» Your task: The answer should be an exact repeat of the stretch of material below from the line containing "p_leak_nw = 2.933" through the line containing "core-area_sq_um = 9937".

-=-=-

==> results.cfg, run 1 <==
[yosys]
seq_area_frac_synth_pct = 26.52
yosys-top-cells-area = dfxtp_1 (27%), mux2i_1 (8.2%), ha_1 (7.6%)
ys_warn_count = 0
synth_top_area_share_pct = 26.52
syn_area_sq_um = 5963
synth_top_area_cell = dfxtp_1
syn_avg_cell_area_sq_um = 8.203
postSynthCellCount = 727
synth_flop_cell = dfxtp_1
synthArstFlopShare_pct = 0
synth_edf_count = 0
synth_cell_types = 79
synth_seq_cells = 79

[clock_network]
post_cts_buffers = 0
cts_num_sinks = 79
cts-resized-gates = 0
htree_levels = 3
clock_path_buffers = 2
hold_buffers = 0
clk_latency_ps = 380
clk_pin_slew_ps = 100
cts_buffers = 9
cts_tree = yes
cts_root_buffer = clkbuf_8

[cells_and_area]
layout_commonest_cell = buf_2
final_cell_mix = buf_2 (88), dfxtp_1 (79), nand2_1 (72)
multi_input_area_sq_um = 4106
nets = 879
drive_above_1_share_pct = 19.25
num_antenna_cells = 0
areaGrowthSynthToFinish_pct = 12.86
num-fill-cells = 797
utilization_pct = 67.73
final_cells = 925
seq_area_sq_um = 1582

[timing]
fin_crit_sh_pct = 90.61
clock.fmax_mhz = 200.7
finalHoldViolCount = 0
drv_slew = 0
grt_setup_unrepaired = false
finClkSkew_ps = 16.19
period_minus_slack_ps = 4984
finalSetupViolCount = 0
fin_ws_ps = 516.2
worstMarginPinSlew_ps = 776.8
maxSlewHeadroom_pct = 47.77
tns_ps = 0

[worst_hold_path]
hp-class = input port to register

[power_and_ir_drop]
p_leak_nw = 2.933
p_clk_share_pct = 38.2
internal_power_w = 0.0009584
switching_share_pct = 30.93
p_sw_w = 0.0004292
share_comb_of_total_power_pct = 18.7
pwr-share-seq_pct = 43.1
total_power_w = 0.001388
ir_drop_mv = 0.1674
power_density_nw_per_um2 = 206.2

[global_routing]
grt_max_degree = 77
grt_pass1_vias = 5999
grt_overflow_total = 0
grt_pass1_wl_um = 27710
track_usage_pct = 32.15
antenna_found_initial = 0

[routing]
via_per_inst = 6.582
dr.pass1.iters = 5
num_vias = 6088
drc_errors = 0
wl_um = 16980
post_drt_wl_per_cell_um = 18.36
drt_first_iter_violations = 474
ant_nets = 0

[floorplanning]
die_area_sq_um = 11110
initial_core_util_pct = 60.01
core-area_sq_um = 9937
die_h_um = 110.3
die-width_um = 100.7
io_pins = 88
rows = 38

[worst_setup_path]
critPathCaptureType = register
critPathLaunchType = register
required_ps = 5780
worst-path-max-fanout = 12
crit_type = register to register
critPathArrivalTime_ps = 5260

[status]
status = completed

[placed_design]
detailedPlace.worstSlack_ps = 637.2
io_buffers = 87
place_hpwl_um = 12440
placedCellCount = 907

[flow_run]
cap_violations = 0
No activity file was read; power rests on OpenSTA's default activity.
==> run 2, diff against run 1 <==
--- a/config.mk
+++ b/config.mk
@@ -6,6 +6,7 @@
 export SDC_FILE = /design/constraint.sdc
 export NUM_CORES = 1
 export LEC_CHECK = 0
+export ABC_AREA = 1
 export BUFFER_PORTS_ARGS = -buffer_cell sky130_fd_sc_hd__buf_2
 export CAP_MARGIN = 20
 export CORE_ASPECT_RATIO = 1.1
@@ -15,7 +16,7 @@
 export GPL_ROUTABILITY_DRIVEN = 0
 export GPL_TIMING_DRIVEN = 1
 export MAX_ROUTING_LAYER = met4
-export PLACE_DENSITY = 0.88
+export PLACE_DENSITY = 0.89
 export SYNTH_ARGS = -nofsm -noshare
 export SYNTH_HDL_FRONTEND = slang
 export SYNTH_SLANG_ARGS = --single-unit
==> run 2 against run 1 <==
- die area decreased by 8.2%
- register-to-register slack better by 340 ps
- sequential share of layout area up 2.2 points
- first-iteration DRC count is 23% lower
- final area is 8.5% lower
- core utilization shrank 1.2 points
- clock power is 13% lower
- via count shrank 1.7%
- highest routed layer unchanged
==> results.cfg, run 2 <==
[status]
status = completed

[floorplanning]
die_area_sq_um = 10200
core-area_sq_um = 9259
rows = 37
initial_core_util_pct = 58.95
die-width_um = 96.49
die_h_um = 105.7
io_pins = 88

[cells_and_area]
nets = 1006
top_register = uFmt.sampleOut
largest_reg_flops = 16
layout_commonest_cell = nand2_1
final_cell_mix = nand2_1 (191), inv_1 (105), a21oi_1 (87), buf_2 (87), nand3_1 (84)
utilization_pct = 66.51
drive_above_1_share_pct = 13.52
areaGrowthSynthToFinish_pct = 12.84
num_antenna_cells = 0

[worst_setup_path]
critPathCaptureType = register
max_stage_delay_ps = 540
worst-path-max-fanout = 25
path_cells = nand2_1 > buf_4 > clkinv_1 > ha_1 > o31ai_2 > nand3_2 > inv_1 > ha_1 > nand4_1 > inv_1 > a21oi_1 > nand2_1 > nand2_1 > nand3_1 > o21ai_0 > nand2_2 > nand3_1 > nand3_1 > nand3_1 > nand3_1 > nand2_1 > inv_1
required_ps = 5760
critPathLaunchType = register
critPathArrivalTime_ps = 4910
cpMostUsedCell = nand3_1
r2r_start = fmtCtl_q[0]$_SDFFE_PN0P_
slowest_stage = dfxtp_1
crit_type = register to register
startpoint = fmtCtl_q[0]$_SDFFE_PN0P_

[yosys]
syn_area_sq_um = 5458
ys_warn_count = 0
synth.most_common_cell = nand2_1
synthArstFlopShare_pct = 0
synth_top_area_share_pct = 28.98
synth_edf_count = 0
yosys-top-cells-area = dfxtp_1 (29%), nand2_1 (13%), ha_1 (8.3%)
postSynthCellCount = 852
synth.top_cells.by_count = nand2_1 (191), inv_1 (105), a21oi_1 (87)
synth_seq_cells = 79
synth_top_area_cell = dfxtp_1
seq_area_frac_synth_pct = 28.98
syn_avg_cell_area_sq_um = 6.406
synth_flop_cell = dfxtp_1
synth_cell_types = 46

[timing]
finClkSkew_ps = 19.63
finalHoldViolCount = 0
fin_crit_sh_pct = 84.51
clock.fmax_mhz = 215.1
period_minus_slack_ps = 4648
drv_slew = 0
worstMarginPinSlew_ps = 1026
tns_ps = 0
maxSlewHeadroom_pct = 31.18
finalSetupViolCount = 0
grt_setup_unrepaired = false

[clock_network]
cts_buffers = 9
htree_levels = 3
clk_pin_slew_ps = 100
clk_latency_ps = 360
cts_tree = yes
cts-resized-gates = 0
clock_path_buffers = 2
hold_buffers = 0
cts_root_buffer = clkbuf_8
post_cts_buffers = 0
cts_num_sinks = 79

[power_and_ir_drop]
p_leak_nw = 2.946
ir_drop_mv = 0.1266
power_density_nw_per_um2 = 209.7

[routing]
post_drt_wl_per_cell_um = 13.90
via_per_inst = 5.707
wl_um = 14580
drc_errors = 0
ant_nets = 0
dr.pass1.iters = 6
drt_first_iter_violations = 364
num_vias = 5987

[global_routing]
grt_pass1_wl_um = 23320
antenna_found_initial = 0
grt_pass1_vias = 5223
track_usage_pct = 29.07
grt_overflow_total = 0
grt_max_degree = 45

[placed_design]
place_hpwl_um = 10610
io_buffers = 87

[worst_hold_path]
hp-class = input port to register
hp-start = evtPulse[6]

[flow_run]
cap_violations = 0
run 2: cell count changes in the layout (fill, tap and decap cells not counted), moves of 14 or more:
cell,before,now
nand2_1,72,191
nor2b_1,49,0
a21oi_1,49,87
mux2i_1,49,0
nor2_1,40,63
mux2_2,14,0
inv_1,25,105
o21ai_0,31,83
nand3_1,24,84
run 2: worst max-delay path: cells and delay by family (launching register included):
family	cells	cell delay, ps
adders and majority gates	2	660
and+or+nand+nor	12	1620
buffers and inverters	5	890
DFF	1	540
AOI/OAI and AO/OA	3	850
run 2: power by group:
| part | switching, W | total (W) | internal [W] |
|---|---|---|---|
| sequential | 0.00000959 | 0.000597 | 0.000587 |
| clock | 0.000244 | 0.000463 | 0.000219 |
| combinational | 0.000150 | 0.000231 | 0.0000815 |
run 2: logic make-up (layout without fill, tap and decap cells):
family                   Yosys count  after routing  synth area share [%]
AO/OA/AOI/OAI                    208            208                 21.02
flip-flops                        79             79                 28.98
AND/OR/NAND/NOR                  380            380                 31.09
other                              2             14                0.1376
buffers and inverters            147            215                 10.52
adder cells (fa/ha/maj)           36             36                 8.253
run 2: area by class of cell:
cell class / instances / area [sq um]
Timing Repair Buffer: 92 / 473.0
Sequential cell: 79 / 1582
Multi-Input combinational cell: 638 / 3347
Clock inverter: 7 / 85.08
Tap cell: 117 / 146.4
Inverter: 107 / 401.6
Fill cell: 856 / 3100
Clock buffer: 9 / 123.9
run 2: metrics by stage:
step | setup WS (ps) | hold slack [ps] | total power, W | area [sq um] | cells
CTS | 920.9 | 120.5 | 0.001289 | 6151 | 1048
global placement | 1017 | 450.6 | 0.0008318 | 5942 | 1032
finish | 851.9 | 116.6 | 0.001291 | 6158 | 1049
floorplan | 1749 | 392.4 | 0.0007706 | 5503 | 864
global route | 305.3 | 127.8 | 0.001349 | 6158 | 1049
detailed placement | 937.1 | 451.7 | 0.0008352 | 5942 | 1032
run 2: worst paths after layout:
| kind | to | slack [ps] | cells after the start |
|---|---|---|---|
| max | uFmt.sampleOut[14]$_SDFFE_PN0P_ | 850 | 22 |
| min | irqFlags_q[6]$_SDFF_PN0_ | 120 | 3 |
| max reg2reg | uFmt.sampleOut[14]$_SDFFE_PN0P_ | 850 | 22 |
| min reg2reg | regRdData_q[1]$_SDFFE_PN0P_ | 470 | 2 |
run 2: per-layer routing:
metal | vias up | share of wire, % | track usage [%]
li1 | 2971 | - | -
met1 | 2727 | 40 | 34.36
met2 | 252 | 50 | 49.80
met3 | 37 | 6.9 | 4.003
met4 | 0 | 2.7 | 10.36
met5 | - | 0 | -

-=-=-

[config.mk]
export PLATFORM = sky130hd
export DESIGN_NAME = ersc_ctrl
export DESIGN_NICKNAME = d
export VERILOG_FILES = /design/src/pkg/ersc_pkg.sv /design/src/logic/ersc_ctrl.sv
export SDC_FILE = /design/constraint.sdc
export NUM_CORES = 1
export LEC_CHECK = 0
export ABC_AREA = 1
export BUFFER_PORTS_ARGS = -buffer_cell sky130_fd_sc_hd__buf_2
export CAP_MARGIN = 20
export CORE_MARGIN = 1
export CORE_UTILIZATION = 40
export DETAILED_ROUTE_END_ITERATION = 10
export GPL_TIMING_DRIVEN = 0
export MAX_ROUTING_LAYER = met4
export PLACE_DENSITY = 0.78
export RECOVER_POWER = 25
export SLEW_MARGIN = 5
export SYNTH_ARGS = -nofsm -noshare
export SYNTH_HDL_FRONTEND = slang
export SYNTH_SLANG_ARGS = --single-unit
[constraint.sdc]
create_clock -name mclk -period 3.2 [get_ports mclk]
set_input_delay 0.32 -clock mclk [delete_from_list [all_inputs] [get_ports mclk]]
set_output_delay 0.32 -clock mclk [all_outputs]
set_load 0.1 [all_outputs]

-=-=-

» Exercise result:
p_leak_nw = 2.933
p_clk_share_pct = 38.2
internal_power_w = 0.0009584
switching_share_pct = 30.93
p_sw_w = 0.0004292
share_comb_of_total_power_pct = 18.7
pwr-share-seq_pct = 43.1
total_power_w = 0.001388
ir_drop_mv = 0.1674
power_density_nw_per_um2 = 206.2

[global_routing]
grt_max_degree = 77
grt_pass1_vias = 5999
grt_overflow_total = 0
grt_pass1_wl_um = 27710
track_usage_pct = 32.15
antenna_found_initial = 0

[routing]
via_per_inst = 6.582
dr.pass1.iters = 5
num_vias = 6088
drc_errors = 0
wl_um = 16980
post_drt_wl_per_cell_um = 18.36
drt_first_iter_violations = 474
ant_nets = 0

[floorplanning]
die_area_sq_um = 11110
initial_core_util_pct = 60.01
core-area_sq_um = 9937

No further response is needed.